YOUR ASSIGNMENT —
In the records below, find the line that contains "rrSetupSlack_ns 1.84 \" and the line that contains "-> nor3_1 ->", then retype exactly those two lines and every line between them.

INFORMATION SHOWN —

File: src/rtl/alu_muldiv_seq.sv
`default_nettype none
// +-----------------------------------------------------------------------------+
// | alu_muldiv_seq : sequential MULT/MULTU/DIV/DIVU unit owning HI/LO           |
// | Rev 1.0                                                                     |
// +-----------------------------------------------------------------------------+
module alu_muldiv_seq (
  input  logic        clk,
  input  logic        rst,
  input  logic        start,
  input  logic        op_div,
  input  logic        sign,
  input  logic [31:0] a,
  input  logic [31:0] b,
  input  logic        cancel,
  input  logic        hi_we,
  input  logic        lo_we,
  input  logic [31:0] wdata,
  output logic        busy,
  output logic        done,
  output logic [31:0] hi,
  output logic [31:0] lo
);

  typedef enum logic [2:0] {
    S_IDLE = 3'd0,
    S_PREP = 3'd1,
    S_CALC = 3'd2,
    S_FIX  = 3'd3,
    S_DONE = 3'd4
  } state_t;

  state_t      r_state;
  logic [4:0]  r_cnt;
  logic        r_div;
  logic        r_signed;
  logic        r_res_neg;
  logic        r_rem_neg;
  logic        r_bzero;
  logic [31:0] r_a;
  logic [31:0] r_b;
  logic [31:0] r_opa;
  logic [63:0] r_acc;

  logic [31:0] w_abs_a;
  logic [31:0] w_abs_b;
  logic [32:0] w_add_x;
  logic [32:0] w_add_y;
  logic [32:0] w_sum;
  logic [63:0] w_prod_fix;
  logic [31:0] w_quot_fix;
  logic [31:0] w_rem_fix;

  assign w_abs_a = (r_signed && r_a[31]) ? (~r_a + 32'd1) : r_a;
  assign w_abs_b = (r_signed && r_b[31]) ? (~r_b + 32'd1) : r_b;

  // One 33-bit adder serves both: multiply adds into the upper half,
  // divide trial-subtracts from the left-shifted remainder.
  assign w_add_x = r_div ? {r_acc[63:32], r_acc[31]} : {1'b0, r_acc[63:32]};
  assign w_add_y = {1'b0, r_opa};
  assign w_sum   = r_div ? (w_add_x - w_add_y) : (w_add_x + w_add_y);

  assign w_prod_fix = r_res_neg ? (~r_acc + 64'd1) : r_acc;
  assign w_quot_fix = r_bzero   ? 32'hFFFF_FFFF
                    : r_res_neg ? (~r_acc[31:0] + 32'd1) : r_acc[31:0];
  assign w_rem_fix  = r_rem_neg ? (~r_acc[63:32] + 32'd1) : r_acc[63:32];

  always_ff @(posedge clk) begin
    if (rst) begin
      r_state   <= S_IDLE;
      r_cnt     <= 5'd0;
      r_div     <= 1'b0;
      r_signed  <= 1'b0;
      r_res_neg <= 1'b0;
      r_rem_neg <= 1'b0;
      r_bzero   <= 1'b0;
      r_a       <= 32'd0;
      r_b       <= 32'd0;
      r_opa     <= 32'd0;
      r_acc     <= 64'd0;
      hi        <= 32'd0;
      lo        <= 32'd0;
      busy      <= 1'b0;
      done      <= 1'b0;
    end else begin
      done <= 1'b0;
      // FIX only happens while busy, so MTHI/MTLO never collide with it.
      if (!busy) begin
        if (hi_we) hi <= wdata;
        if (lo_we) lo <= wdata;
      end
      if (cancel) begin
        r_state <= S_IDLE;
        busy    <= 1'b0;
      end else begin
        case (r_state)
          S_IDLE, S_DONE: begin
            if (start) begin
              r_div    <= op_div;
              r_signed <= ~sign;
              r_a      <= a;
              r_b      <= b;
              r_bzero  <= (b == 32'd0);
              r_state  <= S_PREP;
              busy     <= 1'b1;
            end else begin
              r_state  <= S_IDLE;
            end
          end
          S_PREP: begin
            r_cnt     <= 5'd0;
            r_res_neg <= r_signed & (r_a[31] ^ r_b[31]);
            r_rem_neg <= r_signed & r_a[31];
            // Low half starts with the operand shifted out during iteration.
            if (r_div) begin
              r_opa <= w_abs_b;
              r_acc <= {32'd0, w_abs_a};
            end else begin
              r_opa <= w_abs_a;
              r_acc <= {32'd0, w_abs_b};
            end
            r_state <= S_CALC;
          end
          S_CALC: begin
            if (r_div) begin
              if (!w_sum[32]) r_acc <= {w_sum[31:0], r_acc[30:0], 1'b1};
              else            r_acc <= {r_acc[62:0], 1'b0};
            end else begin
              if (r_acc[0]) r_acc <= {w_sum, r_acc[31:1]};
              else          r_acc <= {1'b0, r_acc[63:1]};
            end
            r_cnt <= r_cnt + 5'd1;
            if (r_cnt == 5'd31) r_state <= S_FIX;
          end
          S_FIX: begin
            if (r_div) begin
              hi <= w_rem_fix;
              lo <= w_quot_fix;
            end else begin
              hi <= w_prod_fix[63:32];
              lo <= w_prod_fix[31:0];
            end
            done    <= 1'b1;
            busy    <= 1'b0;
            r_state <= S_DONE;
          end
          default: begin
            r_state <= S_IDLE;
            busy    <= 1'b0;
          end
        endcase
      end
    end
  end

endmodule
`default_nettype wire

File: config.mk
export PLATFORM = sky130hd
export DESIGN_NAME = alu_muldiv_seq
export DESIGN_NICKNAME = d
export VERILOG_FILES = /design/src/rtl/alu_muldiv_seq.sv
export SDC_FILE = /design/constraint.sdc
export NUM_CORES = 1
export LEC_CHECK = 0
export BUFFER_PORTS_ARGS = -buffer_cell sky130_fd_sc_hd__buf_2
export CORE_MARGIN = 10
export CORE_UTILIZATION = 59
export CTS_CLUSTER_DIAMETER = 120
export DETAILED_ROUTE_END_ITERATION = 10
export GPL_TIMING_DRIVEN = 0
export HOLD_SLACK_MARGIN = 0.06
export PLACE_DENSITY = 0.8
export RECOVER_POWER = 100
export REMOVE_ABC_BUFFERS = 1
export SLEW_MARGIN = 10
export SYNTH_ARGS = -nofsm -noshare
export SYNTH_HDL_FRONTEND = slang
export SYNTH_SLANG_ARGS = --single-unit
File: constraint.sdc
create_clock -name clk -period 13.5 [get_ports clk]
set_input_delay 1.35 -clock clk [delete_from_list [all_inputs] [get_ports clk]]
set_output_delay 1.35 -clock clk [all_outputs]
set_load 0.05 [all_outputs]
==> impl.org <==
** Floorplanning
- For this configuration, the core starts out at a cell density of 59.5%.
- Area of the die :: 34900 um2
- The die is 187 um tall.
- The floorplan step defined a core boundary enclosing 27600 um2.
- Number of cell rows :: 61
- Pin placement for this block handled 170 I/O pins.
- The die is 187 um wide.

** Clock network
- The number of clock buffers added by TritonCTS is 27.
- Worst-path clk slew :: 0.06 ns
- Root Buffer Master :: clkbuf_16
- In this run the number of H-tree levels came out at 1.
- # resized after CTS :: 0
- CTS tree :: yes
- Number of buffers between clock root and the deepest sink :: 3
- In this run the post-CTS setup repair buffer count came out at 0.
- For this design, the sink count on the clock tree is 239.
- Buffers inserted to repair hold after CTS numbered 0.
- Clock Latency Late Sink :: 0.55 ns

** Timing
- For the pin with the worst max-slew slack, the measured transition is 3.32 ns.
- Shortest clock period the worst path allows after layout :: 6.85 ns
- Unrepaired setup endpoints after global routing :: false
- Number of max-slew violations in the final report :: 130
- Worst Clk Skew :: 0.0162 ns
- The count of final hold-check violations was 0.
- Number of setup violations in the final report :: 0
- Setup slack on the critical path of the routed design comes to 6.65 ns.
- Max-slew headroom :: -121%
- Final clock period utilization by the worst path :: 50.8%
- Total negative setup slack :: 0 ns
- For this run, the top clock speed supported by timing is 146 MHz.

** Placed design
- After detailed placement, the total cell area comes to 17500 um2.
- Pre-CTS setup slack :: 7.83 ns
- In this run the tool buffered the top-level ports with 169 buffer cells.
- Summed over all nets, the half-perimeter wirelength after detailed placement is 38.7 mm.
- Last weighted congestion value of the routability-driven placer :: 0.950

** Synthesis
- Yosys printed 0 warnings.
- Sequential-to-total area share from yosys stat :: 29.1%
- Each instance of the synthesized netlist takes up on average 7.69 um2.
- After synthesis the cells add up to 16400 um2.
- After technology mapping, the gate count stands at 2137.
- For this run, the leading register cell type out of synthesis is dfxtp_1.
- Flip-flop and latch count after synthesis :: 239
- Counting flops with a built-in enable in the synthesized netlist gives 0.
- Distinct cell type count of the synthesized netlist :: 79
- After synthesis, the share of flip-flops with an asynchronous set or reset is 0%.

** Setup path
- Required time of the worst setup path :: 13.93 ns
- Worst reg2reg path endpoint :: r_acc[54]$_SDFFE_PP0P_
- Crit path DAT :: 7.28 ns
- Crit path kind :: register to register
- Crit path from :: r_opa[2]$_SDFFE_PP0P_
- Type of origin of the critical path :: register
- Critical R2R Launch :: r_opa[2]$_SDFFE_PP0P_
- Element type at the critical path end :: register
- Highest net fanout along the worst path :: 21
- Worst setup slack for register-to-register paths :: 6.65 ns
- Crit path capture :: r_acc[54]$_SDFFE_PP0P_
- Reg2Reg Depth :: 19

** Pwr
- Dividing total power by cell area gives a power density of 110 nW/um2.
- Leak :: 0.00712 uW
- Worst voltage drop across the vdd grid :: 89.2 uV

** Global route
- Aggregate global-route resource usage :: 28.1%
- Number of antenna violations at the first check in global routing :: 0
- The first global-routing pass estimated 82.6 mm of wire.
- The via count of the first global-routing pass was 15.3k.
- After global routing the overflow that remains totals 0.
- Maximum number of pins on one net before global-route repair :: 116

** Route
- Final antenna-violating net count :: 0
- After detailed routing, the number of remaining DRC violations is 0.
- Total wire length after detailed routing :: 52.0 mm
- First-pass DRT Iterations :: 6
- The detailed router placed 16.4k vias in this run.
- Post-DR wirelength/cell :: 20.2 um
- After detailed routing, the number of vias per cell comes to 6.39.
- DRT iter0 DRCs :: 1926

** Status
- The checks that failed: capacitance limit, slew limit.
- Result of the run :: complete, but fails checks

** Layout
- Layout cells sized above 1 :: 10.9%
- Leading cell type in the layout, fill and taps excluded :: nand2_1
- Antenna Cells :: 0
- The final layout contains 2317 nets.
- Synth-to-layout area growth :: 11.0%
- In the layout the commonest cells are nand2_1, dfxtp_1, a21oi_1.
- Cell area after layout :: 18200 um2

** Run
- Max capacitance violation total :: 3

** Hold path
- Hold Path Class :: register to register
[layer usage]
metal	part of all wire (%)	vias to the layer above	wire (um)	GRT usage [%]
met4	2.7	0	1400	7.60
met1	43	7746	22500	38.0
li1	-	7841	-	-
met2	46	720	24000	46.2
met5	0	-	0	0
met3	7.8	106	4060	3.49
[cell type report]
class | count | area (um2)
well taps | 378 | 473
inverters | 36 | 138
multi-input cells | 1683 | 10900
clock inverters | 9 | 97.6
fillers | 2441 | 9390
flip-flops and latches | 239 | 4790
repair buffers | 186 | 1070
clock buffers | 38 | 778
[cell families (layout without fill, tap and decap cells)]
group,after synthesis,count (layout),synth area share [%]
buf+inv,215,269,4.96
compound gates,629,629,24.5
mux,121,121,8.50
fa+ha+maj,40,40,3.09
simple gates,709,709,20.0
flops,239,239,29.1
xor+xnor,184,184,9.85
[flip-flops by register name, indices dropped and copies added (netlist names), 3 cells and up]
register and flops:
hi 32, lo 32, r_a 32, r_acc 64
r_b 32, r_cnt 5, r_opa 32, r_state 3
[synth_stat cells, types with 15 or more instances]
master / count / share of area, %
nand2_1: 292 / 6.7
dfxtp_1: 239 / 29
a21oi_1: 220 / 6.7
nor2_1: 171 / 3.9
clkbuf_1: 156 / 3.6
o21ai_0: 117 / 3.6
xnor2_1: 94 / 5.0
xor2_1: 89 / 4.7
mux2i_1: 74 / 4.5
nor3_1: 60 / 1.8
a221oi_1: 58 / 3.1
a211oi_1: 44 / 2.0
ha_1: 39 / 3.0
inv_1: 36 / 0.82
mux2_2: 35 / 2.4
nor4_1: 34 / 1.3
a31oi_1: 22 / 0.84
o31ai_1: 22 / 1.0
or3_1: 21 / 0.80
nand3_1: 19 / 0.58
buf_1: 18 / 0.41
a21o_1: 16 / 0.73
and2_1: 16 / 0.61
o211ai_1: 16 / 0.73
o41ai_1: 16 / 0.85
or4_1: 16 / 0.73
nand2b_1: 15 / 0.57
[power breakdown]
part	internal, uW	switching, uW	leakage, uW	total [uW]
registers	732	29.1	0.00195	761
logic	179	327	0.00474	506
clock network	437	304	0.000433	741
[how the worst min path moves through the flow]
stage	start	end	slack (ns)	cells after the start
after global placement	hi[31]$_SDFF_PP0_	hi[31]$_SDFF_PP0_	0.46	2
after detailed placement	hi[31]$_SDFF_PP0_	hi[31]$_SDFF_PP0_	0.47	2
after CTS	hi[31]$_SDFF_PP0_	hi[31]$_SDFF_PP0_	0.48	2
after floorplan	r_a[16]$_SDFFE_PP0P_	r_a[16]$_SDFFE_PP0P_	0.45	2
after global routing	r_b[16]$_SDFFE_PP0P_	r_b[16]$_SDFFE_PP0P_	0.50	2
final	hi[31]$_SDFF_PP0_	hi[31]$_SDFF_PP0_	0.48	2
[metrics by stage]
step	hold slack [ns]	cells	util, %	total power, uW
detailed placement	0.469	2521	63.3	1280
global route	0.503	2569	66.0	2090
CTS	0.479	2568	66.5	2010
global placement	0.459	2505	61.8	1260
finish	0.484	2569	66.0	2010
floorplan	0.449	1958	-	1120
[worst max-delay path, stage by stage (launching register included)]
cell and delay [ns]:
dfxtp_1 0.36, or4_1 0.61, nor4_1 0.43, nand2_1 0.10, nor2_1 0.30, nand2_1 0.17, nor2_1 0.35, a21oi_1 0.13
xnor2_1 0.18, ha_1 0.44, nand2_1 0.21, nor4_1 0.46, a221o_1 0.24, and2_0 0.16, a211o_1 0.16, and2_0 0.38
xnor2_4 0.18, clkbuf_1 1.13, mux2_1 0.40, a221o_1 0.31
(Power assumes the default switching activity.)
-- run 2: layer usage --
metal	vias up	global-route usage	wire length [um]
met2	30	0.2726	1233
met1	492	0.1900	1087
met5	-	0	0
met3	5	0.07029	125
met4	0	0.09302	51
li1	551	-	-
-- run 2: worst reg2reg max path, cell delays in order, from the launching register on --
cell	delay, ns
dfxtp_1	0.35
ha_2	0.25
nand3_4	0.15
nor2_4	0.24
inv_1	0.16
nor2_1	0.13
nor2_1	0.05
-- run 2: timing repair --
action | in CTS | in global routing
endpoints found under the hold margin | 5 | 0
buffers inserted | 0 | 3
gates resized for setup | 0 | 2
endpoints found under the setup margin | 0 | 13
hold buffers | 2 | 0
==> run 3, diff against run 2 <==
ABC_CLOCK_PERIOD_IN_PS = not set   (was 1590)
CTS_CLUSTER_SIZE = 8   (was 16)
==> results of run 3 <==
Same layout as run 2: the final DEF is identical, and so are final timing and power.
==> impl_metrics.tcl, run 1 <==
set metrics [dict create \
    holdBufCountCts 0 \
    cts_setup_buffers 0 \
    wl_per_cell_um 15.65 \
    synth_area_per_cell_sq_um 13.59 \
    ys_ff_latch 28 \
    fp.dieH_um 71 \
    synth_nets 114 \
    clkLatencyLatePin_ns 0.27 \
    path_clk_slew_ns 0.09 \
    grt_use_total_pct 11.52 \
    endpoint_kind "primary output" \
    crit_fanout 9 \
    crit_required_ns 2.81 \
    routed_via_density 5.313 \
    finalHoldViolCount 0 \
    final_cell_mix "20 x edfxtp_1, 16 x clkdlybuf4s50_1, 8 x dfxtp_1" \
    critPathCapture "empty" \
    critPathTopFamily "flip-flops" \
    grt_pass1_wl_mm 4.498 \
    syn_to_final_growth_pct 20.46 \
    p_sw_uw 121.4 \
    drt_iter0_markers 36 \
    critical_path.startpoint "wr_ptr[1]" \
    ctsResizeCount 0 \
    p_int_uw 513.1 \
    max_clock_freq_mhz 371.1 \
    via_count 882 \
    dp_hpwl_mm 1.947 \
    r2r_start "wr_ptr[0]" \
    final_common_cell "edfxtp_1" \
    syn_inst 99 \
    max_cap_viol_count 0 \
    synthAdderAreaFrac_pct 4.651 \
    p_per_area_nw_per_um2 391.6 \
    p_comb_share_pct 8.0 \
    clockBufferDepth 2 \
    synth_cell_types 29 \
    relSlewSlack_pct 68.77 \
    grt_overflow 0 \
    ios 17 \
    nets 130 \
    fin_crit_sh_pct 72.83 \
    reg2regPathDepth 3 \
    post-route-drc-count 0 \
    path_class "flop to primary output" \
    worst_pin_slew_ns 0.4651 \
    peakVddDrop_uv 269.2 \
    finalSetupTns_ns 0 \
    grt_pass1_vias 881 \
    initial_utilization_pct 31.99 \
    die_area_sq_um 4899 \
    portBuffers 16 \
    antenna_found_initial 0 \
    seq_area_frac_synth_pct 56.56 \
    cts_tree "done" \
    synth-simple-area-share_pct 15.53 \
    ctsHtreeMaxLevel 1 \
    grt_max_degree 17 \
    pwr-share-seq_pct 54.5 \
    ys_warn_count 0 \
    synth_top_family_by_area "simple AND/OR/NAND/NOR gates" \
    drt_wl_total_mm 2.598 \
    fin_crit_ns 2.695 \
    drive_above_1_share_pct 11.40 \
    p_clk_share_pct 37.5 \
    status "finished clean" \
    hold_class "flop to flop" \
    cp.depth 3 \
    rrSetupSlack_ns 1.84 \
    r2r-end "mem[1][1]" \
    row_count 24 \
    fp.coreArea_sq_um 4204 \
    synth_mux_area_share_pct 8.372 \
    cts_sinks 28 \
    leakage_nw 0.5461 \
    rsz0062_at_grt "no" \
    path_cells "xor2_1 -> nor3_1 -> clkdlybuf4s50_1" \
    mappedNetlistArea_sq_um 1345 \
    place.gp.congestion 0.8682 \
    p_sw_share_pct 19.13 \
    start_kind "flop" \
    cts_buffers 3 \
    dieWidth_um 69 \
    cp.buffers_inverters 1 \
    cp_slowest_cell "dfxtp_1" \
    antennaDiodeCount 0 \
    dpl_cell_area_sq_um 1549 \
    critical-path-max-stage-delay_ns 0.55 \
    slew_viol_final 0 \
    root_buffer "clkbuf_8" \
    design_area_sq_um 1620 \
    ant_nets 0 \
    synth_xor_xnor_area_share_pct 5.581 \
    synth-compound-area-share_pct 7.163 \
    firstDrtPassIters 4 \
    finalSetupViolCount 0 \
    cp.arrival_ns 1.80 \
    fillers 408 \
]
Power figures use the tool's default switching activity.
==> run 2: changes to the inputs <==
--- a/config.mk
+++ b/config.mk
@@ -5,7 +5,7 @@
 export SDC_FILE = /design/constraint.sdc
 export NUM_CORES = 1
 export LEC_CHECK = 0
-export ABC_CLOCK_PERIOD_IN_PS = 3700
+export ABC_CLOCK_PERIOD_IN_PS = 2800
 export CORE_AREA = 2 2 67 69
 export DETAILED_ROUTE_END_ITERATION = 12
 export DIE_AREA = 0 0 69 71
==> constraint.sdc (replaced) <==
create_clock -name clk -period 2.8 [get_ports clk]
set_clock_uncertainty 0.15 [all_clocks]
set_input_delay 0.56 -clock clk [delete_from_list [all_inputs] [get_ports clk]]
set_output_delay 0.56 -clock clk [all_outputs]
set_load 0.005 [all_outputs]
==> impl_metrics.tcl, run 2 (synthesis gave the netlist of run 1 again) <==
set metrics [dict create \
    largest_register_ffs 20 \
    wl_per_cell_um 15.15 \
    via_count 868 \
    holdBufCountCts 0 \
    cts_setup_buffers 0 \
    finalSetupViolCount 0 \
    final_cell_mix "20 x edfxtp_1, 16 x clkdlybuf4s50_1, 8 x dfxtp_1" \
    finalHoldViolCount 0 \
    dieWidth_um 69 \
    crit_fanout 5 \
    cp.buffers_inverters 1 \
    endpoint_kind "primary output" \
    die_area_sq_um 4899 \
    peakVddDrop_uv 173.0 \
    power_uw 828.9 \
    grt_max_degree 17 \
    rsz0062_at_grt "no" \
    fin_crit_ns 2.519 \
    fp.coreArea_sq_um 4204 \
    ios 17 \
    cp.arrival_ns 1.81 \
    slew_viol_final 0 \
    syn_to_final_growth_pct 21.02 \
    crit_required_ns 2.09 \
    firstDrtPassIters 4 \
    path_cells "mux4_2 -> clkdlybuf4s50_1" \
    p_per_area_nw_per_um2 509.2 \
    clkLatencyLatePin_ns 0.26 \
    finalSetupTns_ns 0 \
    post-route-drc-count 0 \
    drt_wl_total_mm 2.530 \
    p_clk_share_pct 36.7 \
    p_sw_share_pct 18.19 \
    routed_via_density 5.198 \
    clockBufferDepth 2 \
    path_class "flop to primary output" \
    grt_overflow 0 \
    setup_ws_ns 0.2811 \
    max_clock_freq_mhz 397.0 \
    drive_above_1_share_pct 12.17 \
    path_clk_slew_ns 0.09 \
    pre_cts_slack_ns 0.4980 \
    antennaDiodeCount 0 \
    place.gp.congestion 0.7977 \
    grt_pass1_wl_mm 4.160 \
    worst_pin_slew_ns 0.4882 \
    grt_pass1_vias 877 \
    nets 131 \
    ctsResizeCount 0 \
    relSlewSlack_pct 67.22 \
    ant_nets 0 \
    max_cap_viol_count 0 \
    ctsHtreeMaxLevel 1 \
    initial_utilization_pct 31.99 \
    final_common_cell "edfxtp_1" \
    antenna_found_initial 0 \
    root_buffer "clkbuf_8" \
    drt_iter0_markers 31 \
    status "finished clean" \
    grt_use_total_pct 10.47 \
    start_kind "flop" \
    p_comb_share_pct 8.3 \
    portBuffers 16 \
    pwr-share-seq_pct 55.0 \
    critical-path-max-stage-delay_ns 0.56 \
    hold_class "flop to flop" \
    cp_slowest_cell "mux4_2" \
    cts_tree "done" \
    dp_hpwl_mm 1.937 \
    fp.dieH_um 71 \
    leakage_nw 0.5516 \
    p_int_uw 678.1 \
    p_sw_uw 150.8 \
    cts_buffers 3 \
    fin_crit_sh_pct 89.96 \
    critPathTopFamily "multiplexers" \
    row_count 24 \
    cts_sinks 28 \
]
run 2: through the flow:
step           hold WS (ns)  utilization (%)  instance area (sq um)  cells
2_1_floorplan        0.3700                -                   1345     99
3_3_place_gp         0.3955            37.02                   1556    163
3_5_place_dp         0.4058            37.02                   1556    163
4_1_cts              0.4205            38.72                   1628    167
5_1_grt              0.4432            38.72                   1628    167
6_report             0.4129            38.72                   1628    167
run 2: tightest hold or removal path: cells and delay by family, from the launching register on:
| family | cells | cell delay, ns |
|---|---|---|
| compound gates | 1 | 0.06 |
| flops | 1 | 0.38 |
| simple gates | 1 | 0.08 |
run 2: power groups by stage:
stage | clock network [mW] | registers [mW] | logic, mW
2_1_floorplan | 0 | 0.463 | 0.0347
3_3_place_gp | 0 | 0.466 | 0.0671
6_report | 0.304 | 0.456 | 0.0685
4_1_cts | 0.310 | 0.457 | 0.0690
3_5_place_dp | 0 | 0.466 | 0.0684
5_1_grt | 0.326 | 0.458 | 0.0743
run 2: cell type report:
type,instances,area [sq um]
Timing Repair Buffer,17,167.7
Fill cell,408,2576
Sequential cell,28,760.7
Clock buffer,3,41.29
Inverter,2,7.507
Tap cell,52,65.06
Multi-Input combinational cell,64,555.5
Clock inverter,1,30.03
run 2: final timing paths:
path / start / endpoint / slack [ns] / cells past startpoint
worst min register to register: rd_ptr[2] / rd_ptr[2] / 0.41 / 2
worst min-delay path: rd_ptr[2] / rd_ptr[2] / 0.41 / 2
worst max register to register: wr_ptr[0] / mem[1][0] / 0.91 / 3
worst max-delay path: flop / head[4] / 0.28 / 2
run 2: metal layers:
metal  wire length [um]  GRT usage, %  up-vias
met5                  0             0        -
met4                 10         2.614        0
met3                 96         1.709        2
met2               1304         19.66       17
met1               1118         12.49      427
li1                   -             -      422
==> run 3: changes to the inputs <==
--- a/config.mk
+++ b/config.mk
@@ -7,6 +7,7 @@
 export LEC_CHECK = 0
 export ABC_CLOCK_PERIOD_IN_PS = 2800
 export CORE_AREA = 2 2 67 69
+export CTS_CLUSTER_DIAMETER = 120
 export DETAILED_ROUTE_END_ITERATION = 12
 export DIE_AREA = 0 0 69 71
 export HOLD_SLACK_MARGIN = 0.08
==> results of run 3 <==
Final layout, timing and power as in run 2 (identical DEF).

OUTPUT FOR THIS TASK —
    rrSetupSlack_ns 1.84 \
    r2r-end "mem[1][1]" \
    row_count 24 \
    fp.coreArea_sq_um 4204 \
    synth_mux_area_share_pct 8.372 \
    cts_sinks 28 \
    leakage_nw 0.5461 \
    rsz0062_at_grt "no" \
    path_cells "xor2_1 -> nor3_1 -> clkdlybuf4s50_1" \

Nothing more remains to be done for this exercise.